道のりはそれなりに順調に進んだ。途中で狼の群れと遭遇したけどミスティが追い払ったこと以外には盗賊にあうこともなく。
十日ほどの陸路での旅が終わり、ネイーラの鉱山街の入り口に到着した。長く続いた戦乱の半ば城塞化していた街は思ったより物々しいこともなく平和だった。山のふもとに建設されており、山を構成している岩盤の半分ほどがネブリルを作るための金属で出来ているという。その金属のある鉱脈にたどり着くまで石をたくさん掘り出すんだけど、そうやって掘り出した石を積み重ねて建てた建物が多いのである。と言ってもその石は青いのだ。だから街に入るとまるで海に入ったかのように青で満ちている。

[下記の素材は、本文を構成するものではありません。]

$ cat src/rtl/raster_timing_gen.sv
module raster_timing_gen #(
  parameter int CW = 12,
  parameter int AW = 4
) (
  input  logic          clk,
  input  logic          rst_n,
  input  logic          wr_en,
  input  logic [AW-1:0] wr_addr,
  input  logic [CW-1:0] wr_data,
  output logic [CW-1:0] h_count,
  output logic [CW-1:0] v_count,
  output logic          disp_en,
  output logic          hsync,
  output logic          vsync,
  output logic          csync,
  output logic          line_fetch
);
  localparam int NT = 9;
  localparam int TBASE = 3;

  logic [1:0]    ctrl_q;
  logic          doff_q;
  logic [6:0]    sync_q;
  logic [CW-1:0] stage_q [NT];
  logic [CW-1:0] act_q   [NT];

  wire run = ctrl_q[0];
  wire [CW-1:0] htot = act_q[0], hact = act_q[1], hss = act_q[2], hse = act_q[3];
  wire [CW-1:0] vtot = act_q[4], vact = act_q[5], vss = act_q[6], vse = act_q[7];
  wire [CW-1:0] fpos = act_q[8];

  wire h_last = h_count >= htot;
  wire v_last = v_count >= vtot;
  wire frame_load = !run || (h_last && v_last);

  always_ff @(posedge clk or negedge rst_n) begin
    if (!rst_n) begin
      ctrl_q <= '0;
      doff_q <= 1'b0;
      sync_q <= '0;
    end else if (wr_en) begin
      if (wr_addr == AW'(0)) ctrl_q <= wr_data[1:0];
      if (wr_addr == AW'(1)) doff_q <= wr_data[1];
      if (wr_addr == AW'(2)) sync_q <= wr_data[6:0];
    end
  end

  for (genvar i = 0; i < NT; i++) begin : g_treg
    always_ff @(posedge clk or negedge rst_n) begin
      if (!rst_n) begin
        stage_q[i] <= '0;
        act_q[i]   <= '0;
      end else begin
        if (wr_en && wr_addr == AW'(TBASE + i)) stage_q[i] <= wr_data;
        if (frame_load) act_q[i] <= stage_q[i];
      end
    end
  end

  always_ff @(posedge clk or negedge rst_n) begin
    if (!rst_n) begin
      h_count <= '0;
      v_count <= '0;
    end else if (run) begin
      if (h_last) begin
        h_count <= '0;
        v_count <= v_last ? '0 : v_count + 1'b1;
      end else begin
        h_count <= h_count + 1'b1;
      end
    end
  end

  wire hs_raw = run && h_count > hss && h_count <= hse;
  wire vs_raw = run && v_count > vss && v_count <= vse;

  assign disp_en    = run && ctrl_q[1] && !doff_q && h_count <= hact && v_count <= vact;
  assign line_fetch = run && h_count == fpos;
  assign hsync      = (sync_q[1] || sync_q[5]) ? sync_q[3] : (hs_raw ^ sync_q[3]);
  assign vsync      = (sync_q[1] || sync_q[6]) ? sync_q[4] : (vs_raw ^ sync_q[4]);
  assign csync      = sync_q[0] && !sync_q[1] && (hs_raw || vs_raw);
endmodule

$ cat config.mk
export PLATFORM = sky130hd
export DESIGN_NAME = raster_timing_gen
export DESIGN_NICKNAME = d
export VERILOG_FILES = /design/src/rtl/raster_timing_gen.sv
export SDC_FILE = /design/constraint.sdc
export NUM_CORES = 1
export LEC_CHECK = 0
export ABC_AREA = 1
export BUFFER_PORTS_ARGS = -buffer_cell sky130_fd_sc_hd__buf_2
export CAP_MARGIN = 20
export CORE_UTILIZATION = 32
export CTS_BUF_LIST = sky130_fd_sc_hd__clkbuf_4
export DETAILED_ROUTE_END_ITERATION = 8
export GPL_TIMING_DRIVEN = 0
export MAX_ROUTING_LAYER = met4
export SYNTH_ARGS = -nofsm -noshare
export SYNTH_HDL_FRONTEND = slang
export SYNTH_SLANG_ARGS = --single-unit
$ cat constraint.sdc
create_clock -name clk -period 2.58 [get_ports clk]
set_clock_uncertainty 0.2 [all_clocks]
set_input_delay 0.258 -clock clk [delete_from_list [all_inputs] [get_ports clk]]
set_output_delay 0.258 -clock clk [all_outputs]
set_load 0.03 [all_outputs]
==> results_dict.tcl <==
set metrics [dict create \
    grt_pass1_wl_mm 60.4 \
    wl_per_cell_um 17.9 \
    dpl-instance-area_sq_mm 0.0138 \
    rsz0062_at_grt "true" \
    drtIter0Drc 755 \
    place_congestion 0.818 \
    relSlewSlack_pct 37.2 \
    start_kind "flip-flop" \
    drcViolationCount 0 \
    clkTransAtPathRegs_ps 60 \
    worst_slack_ps -401 \
    dr.pass1.iters 5 \
    cts_made_buffers 68 \
    root_buffer "clkbuf_4" \
    cpLargestDelayFamily "flip-flops" \
    clock_latency_ps 710 \
    cts.sinks 249 \
    arrival_ps 2520 \
    drt-total-wl_mm 41.9 \
    syn-num-nets 1670 \
    crit_chain "ha_4, nand2_4, nor2_4, nand2_2, a21oi_2, nor2_2, nor2_4, nand2_2, a21oi_2, buf_6" \
    die_h_um 202 \
    hold_violations 0 \
    ys_types 36 \
    ant_nets 0 \
    cpPeakStageDelay_ps 580 \
    outcome "complete, but fails checks" \
    hold_ws_ps 27.3 \
    portBuffers 47 \
    dieWidth_um 202 \
    critPathKind "flip-flop to output port" \
    synth_flop_cell "dfrtp_1" \
    final_util_pct 43.8 \
    finalSetupViolCount 74 \
    ys_async_sr_fraction_pct 100 \
    vias 11601 \
    grt.overflow.total 0 \
    grt_pass1_vias 10736 \
    ys_ff_latch 249 \
    cts_max_level 3 \
    path_buf_inv 1 \
    netlist_instances 1553 \
    via_per_inst 4.97 \
    design_area_sq_mm 0.0174 \
    grt_busiest_layer "met2" \
    max_freq_ghz 0.335 \
    antenna_found_initial 1 \
    irDropWorstVdd_v 0.000300 \
    cp_data_required_time_ps 2120 \
    hold_path_class "primary input to flip-flop" \
    crit_slowest_cell "dfrtp_4" \
    synth_area_sq_mm 0.0128 \
    fill_cells 3849 \
    synth_area_per_cell_sq_um 8.27 \
    dpl.hpwl_mm 25.1 \
    p_leak_nw 8.57 \
    areaGrowthSynthToFinish_pct 35.4 \
    die-area_sq_mm 0.0409 \
    start_util_pct 32.4 \
    grt_use_met2_pct 31.3 \
    core_sq_mm 0.0396 \
    cts_tree "yes" \
    preCtsSetupSlack_ps -326 \
    met3_usage_pct 2.90 \
    end_kind "output port" \
    worstMarginPinSlew_ps 942 \
    cts_buffer_depth 3 \
    yosys_warnings 0 \
    violations "negative setup slack" \
    drive_gt1_share_pct 28.0 \
    period_share_pct 116 \
    yosysSeqAreaShare_pct 48.5 \
    drv_slew 0 \
    critPathMaxFanout 5 \
    nets 1889 \
    num_io_pins 48 \
    rows 73 \
    p_per_area_mw_per_mm2 971 \
    grt_start_max_net_pins 100 \
    synth_edf_count 0 \
    met1_usage_pct 25.8 \
    max_cap_violations 0 \
    period_minus_slack_ps 2980 \
    grt_use_total_pct 19.8 \
]
registers in the layout, summed over array words and instances, names as in the netlist, 6 cells and up:
name / flops
stage_q: 108
fpos: 12
h_count: 12
hact: 12
hse: 12
hss: 12
htot: 12
v_count: 12
vact: 12
vse: 12
vss: 12
vtot: 12
sync_q: 6
path summary, 6_finish.rpt:
path	startpoint	to	slack, ps	cells past startpoint
worst max register to register	h_count[8]$_DFFE_PN0P_	hact[7]$_DFFE_PN0P_	-50	14
worst min-delay path	wr_data[7]	stage_q[43]$_DFFE_PN0P_	30	3
max in group asynchronous	rst_n	h_count[11]$_DFFE_PN0P_	720	5
worst min register to register	stage_q[15]$_DFFE_PN0P_	stage_q[15]$_DFFE_PN0P_	290	2
worst max-delay path	h_count[7]$_DFFE_PN0P_	csync	-400	10
min in group asynchronous	rst_n	stage_q[45]$_DFFE_PN0P_	460	4
worst register-to-register path, delay by kind of cell (launching register included):
family,cells,cell delay [ps]
simple gates,9,870
buf+inv,4,630
fa+ha+maj,1,260
flops,1,540
through the flow:
stage	setup TNS [ps]	total power, mW	std cells
after floorplan	0	9.44	1553
after global placement	-878220	10.9	2125
after detailed placement	-28960	11.0	2127
after CTS	-22800	14.6	2282
after global routing	-10390	18.1	2336
final	-3120	16.9	2336
synthesized netlist by cell type, types with 2 or more instances:
master / count / share of area (%)
a211oi_1: 2 / 0.12
a21o_1: 4 / 0.23
a21oi_1: 61 / 2.4
and2_1: 3 / 0.15
buf_1: 11 / 0.32
buf_2: 31 / 1.2
buf_4: 3 / 0.18
buf_6: 7 / 0.61
clkbuf_1: 20 / 0.58
dfrtp_1: 249 / 49
ha_1: 98 / 9.5
inv_1: 164 / 4.8
nand2_1: 390 / 11
nand2_2: 2 / 0.097
nand3_1: 240 / 9.4
nand3_2: 2 / 0.16
nand3b_1: 2 / 0.12
nand4_1: 15 / 0.73
nor2_1: 98 / 2.9
nor2_2: 3 / 0.15
nor3_1: 11 / 0.43
o21ai_0: 109 / 4.2
o21ai_1: 2 / 0.078
o21bai_1: 2 / 0.12
xnor2_1: 4 / 0.27
xor2_1: 10 / 0.68
cells by family (layout without fill, tap and decap cells):
family / Yosys count / count (layout) / synth area share (%)
simple gates: 770 / 771 / 25.8
flops: 249 / 249 / 48.5
buf+inv: 238 / 494 / 7.78
compound gates: 184 / 184 / 7.44
fa+ha+maj: 98 / 98 / 9.55
xor+xnor: 14 / 14 / 0.955
other cells: 0 / 1 / 0
cells in the final DEF (no fill, tap or decap), types with 7 or more instances in the layout:
cell type      count
buf_4             39
inv_2              7
nand2_2           23
buf_6             30
buf_8             24
nor3_1            10
buf_2             45
clkbuf_4         101
nor2_2             9
nand2_1          363
nand4_1           15
dfrtp_2           19
clkbuf_16         14
nand3_2          116
ha_4              26
dfrtp_1          226
nor2_4             8
ha_1              72
a21oi_1           55
o21ai_0          106
clkbuf_1          20
clkinv_1           8
xor2_1            10
inv_1            159
buf_12            13
nand3_1          122
buf_1             11
dlygate4sd3_1     18
nor2_1            85
what timing repair did:
item | in CTS | in global routing
hold buffers | 19 | 0
resized for setup | 56 | 334
setup buffers | 28 | 38
hold endpoints to repair | 194 | 0
cloned | 0 | 17
endpoints found under the setup margin | 130 | 131
pin swaps | 16 | 130
final cells by class:
| type | instances | area (sq um) | share of cell area [%] |
|---|---|---|---|
| multi-input combinational | 1067 | 6820 | 39.2 |
| buffer | 70 | 609 | 3.51 |
| timing repair buffer | 150 | 1620 | 9.32 |
| inverter | 166 | 628 | 3.61 |
| antenna | 1 | 2.50 | 0.0144 |
| sequential | 249 | 6270 | 36.1 |
| clock buffer | 98 | 736 | 4.23 |
| clock inverter | 10 | 38.8 | 0.223 |
| tap | 525 | 657 | 3.78 |
power by group:
part           switching (mW)  internal (mW)
clock network            1.61           1.72
logic                    4.20           3.27
registers               0.991           5.09
routing by layer:
layer  wire [um]  vias up  part of all wire [%]
met5           0        -                     0
met3        2100       79                   5.0
met2       20200      323                    48
met4        1050        0                   2.5
met1       18600     5648                    44
li1            -     5551                     -
Note: power is estimated with default switching activity, not from simulation.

街の人口はほとんどが鉱山で働く労働者で出来ている。ネブリルはネイーラ全域で広く使われるから、それなりの数が必要なのだろう。ただネブリルの材料となる金属はどれも結構硬くて、採掘に時間がかかるという。それで値段がかなり高いのもある。この山の規模、高さは三千歩前後(※一歩の長さは40センチほど)でそこまでじゃないが、山脈とも繋がってて結構広い。山脈全体に鉱脈があるとも言われているので、かなりの量が眠っているとみていいだろう。
街の検問は結構早く進んだ。ついたのは夕暮れ時だったけど、まだ街には入れた。
労働者の出入りが多いこともあっていちいち調べるには時間がかかるということなのだろう。別にそのままで価値になる金鉱山のようなものではないからか。
ミスティとはそこで一旦お別れして。魔女は山に広がる森に入ってそこで魔族でも見つけては殺すつもりなのかもしれないが、それは僕がどうこう出来ることじゃない。魔女は普段は商人一人の護衛などはしないのだ。イザドラを雇う時に彼女が提示した条件のように一般人が提示出来るようなことなんてほぼないと見て言い。別に彼女たちが権力者たちじゃないと動いてくれないとかじゃない。僕は多少は融通が利くだけだ。それと竜魔戦争からの古き魔女であるミスティを怖がらない商人は僕くらいなものだ。これもよそ者だから子供のころに親や周りの大人からミスティに関する伝説などを聴きながら育ったわけではないこともあると思うが。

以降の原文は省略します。